Whilst you were infuriating to say the least, through your enforcement of a slow-motion function on life and an involuntary detachment from the outside world, I have to admit that I personally also gained a fair bit from you through the lockdown (and not just in terms of weight). You provided the much-needed time and space to reflect, heal and rediscover some personal passions of mine, like baking and dancing. Because of you, many studios from all around the world started streaming online dance tutorials and dancers like myself were given the chance to learn from some of the most renowned choreographers from the US, Korea and even here in Singapore, in the comfort of my very own living room.

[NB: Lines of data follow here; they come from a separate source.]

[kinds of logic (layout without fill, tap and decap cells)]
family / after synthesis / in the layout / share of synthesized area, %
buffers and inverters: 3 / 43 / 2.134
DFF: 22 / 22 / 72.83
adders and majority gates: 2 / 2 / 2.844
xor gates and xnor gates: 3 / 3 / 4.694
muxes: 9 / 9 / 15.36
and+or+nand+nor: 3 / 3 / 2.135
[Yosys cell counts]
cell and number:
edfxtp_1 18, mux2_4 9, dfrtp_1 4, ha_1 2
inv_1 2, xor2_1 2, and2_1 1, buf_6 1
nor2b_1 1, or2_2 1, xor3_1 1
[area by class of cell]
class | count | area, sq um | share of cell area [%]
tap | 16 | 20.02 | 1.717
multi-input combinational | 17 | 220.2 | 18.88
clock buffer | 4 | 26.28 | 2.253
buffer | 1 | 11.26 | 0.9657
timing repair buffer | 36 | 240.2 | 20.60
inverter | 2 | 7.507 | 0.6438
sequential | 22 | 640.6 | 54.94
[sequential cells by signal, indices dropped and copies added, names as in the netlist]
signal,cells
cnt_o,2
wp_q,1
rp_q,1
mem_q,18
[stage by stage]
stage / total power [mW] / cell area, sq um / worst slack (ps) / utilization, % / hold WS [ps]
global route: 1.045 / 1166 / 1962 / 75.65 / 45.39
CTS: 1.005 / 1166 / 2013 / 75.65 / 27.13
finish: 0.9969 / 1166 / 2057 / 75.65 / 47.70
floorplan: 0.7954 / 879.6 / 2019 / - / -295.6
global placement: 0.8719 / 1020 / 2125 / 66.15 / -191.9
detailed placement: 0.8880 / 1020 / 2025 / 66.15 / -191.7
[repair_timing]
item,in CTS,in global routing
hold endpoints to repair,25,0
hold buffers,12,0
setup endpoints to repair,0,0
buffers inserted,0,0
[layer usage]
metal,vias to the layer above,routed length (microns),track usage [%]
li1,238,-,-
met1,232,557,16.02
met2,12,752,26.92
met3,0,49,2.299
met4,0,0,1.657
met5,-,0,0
### src/rtl/pahf_front.sv
`timescale 1ns / 1ps

module pahf_front
  import pahf_pkg::*;
#(
  parameter int HeaderLen = HEADER_LEN_DEFAULT
) (
  input  logic       clk_i,
  input  logic       rst_ni,
  input  logic       in_valid_i,
  output logic       in_stall_o,
  input  logic [7:0] data_byte_i,
  input  logic       frame_end_i,
  output logic       push_o,
  output entry_t     push_data_o,
  input  logic       full_i
);

  localparam int HoldDepth = (HeaderLen > PATTERN_LEN) ? HeaderLen : PATTERN_LEN;
  localparam int IdxW = $clog2(HoldDepth);
  localparam int CntW = $clog2(HeaderLen + 1);

  logic [7:0]      hold_q [HoldDepth];
  logic [CntW-1:0] hcnt_q, hcnt_d;
  logic            mode_q, mode_d;
  logic [15:0]     fcs_q, fcs_d;
  logic            flush_q, flush_d;
  logic [IdxW-1:0] fidx_q, fidx_d;
  logic [IdxW-1:0] flast_q;
  logic            fend_q;
  logic            fmode_q;
  logic [15:0]     ffcs_q;

  logic            accept;
  logic [15:0]     fcs_next;
  logic            in_hold;
  logic            in_header;
  logic            match;
  logic [7:0]      cmp_byte;

  // The input waits while held header bytes drain into the queue or while the queue is full.
  assign in_stall_o = flush_q || full_i;
  assign accept     = in_valid_i && !in_stall_o;
  assign fcs_next   = fcs_update(fcs_q, data_byte_i);
  assign in_hold    = (hcnt_q < CntW'(HeaderLen - 1)) && !frame_end_i;
  assign in_header  = (hcnt_q < CntW'(HeaderLen));

  // LCP detection over the held bytes and the current one. A frame that
  // ends before the full pattern could be seen is never LCP when the
  // header is long enough to hold the whole pattern.
  always_comb begin
    match    = 1'b1;
    cmp_byte = data_byte_i;
    if ((HeaderLen >= PATTERN_LEN) && (int'(hcnt_q) < PATTERN_LEN - 1)) begin
      match = 1'b0;
    end
    for (int i = 0; i < PATTERN_LEN; i++) begin
      cmp_byte = (i < int'(hcnt_q)) ? hold_q[i] : data_byte_i;
      if ((i <= int'(hcnt_q)) && (cmp_byte != LCP_PATTERN[i])) begin
        match = 1'b0;
      end
    end
  end

  // Requests to the queue: drained header bytes first, then body bytes.
  always_comb begin
    push_o      = 1'b0;
    push_data_o = '{data: data_byte_i, mode: mode_q, sof: 1'b0,
                    eof: frame_end_i, fcs: ~fcs_next};
    if (flush_q) begin
      push_o      = !full_i;
      push_data_o = '{data: hold_q[fidx_q], mode: fmode_q, sof: (fidx_q == '0),
                      eof: fend_q && (fidx_q == flast_q), fcs: ffcs_q};
    end else if (accept && !in_hold && !in_header) begin
      push_o = 1'b1;
    end
  end

  // Frame state: header count, escape mode, running FCS and drain control.
  always_comb begin
    hcnt_d  = hcnt_q;
    mode_d  = mode_q;
    fcs_d   = fcs_q;
    flush_d = flush_q;
    fidx_d  = fidx_q;
    if (accept) begin
      fcs_d = fcs_next;
      if (in_hold) begin
        hcnt_d = hcnt_q + 1'b1;
      end else if (in_header) begin
        flush_d = 1'b1;
        fidx_d  = '0;
        hcnt_d  = CntW'(HeaderLen);
        mode_d  = match;
      end
      if (frame_end_i) begin
        hcnt_d = '0;
        mode_d = 1'b0;
        fcs_d  = FCS_INIT;
      end
    end
    if (flush_q && !full_i) begin
      if (fidx_q == flast_q) begin
        flush_d = 1'b0;
      end else begin
        fidx_d = fidx_q + 1'b1;
      end
    end
  end

  always_ff @(posedge clk_i or negedge rst_ni) begin
    if (!rst_ni) begin
      hcnt_q  <= '0;
      mode_q  <= 1'b0;
      fcs_q   <= FCS_INIT;
      flush_q <= 1'b0;
      fidx_q  <= '0;
    end else begin
      hcnt_q  <= hcnt_d;
      mode_q  <= mode_d;
      fcs_q   <= fcs_d;
      flush_q <= flush_d;
      fidx_q  <= fidx_d;
    end
  end

  // Header bytes and the drain descriptor are payload and need no reset.
  always_ff @(posedge clk_i) begin
    if (accept && (in_hold || in_header)) begin
      hold_q[IdxW'(hcnt_q)] <= data_byte_i;
    end
    if (accept && !in_hold && in_header) begin
      flast_q <= IdxW'(hcnt_q);
      fend_q  <= frame_end_i;
      fmode_q <= match;
      ffcs_q  <= ~fcs_next;
    end
  end

endmodule
$ cat src/rtl/dshot_frame_encoder.sv
// ----------------------------------------------------------------------------
// DShot frame encoder
// Each accepted request is built into one 16-bit DShot frame (clamped
// 11-bit value, telemetry bit for values 1 to 47, XOR checksum) and sent out
// as sixteen compare words, one per cycle, most significant bit first, each
// with its interleaved address (word index + 1) * channel_count + motor_slot,
// word index counted from zero. A second request is held in the input
// register while the current frame is emitted, so frames follow with no gap.
// A stall on the output holds the serialiser. Settings must be written only
// while idle; the block itself does not enforce this.
// ----------------------------------------------------------------------------
module dshot_frame_encoder
  import dfe_pkg::*;
(
  input  logic              clk,
  input  logic              rst,
  input  logic              in_valid,
  output logic              in_stall,
  input  in_item_t          in_data,
  output logic              out_valid,
  input  logic              out_stall,
  output out_item_t         out_data,
  input  logic              cfg_valid,
  output logic              cfg_ready,
  input  cfg_index_t        cfg_index,
  input  logic [DUTY_W-1:0] cfg_data
);

  logic [COUNT_W-1:0] channel_count;
  logic [DUTY_W-1:0]  duty_zero;
  logic [DUTY_W-1:0]  duty_one;
  dfe_cfg_t           cfg;

  logic               in_full;
  frame_req_t         held;
  logic               frame_take;

  logic [15:0]           value;
  logic                  telem;
  logic [FRAME_BITS-1:0] frame_base;
  logic [FRAME_BITS-1:0] frame_next;

  assign cfg_ready = 1'b1;

  // Configuration registers.
  always_ff @(posedge clk) begin
    if (rst) begin
      channel_count <= COUNT_W'(1);
      duty_zero     <= '0;
      duty_one      <= '0;
    end else if (cfg_valid && cfg_ready) begin
      unique case (cfg_index)
        CFG_CHANNEL_COUNT: channel_count <= cfg_data[COUNT_W-1:0];
        CFG_DUTY_ZERO:     duty_zero     <= cfg_data;
        CFG_DUTY_ONE:      duty_one      <= cfg_data;
        default: ;
      endcase
    end
  end

  // Effective channel count: zero counts as one, larger values saturate.
  always_comb begin
    cfg.duty_zero = duty_zero;
    cfg.duty_one  = duty_one;
    if (channel_count == '0) begin
      cfg.count = COUNT_W'(1);
    end else if (channel_count > MAX_CHANNELS) begin
      cfg.count = MAX_CHANNELS;
    end else begin
      cfg.count = channel_count;
    end
  end

  // Frame build: clamp, telemetry flag and checksum of the upper nibbles.
  always_comb begin
    telem = (in_data.throttle_value != '0) && (in_data.throttle_value < CMD_LIMIT);
    value = (in_data.throttle_value > VALUE_MAX) ? VALUE_MAX : in_data.throttle_value;
    frame_base = {value[VALUE_W-1:0], telem, 4'b0000};
    frame_next = {frame_base[FRAME_BITS-1:CRC_W],
                  frame_base[7:4] ^ frame_base[11:8] ^ frame_base[15:12]};
  end

  // Input register holding one built frame.
  assign in_stall = in_full;

  always_ff @(posedge clk) begin
    if (rst) begin
      in_full <= 1'b0;
    end else if (in_valid && !in_stall) begin
      in_full <= 1'b1;
    end else if (frame_take) begin
      in_full <= 1'b0;
    end
  end

  always_ff @(posedge clk) begin
    if (in_valid && !in_stall) begin
      held.frame <= frame_next;
      held.slot  <= in_data.motor_slot;
    end
  end

  dfe_serialiser u_serialiser (
    .clk         (clk),
    .rst         (rst),
    .cfg         (cfg),
    .frame_valid (in_full),
    .frame_data  (held),
    .frame_take  (frame_take),
    .out_valid   (out_valid),
    .out_stall   (out_stall),
    .out_data    (out_data)
  );

endmodule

Like many others, I too turned back to baking a fair bit during the circuit breaker and would often have my bakes delivered to friends in an attempt to spread a little love during the trying time (and also perhaps share the calories). On one occasion, a friend’s dad who had tried some cookies I sent over liked them enough that he decided to place an order for a hundred more that same weekend to distribute to his own friends. That was the tipping point where I realised that there was a wider initiative to explore – in the hope of giving back in some way to those in the community who were most affected by you, while spreading some joy to a broader audience through doing something I loved. As a result of you, I found purpose through committing to a cookie bake sale via Instagram to fundraise for Community Chest’s “The Courage Fund”. The overwhelming response to the bake sale was extremely heartening and it was just amazing to see how everyone came together so willingly to try to contribute to the cause. This was probably one of the most meaningful takeaways I gained through you and the lockdown.
But your greatest gift to me, though, would have had to be the tremendous amount of quality time I spent with my loved ones at home – namely my parents and our family helper of 32 years. Being at home 24/7 with them really made me more aware and appreciative of all the big and little things they each did for me daily. It made me realise I had taken them for granted a little more over these past few years since I started work. Without their help in folding literally hundreds of cake boxes and driving me in the torrential rain to fulfil deliveries, we honestly wouldn’t have managed to ship out over a thousand cookies over the course of Phase 1.
Whilst the lockdown naturally resulted in our family’s own share of debates, you were a timely reminder for us all that the simple wonders in life often get easily overlooked and that they truly deserve a greater investment of our time than we often allow – so thank you for that.
Now that we’re in Phase 2, I am hopeful that you’ll leave us soon enough and am looking forward to life as it was before you. It’ll be wonderful not having to live in constant fear and paranoia of falling prey to you. While you won’t be missed, you also won’t be forgotten – more so for the unique lessons you have left each of us with. We once got over your cousin, SARS, in 2003 and in time, I believe that Singapore and I will get over you as well.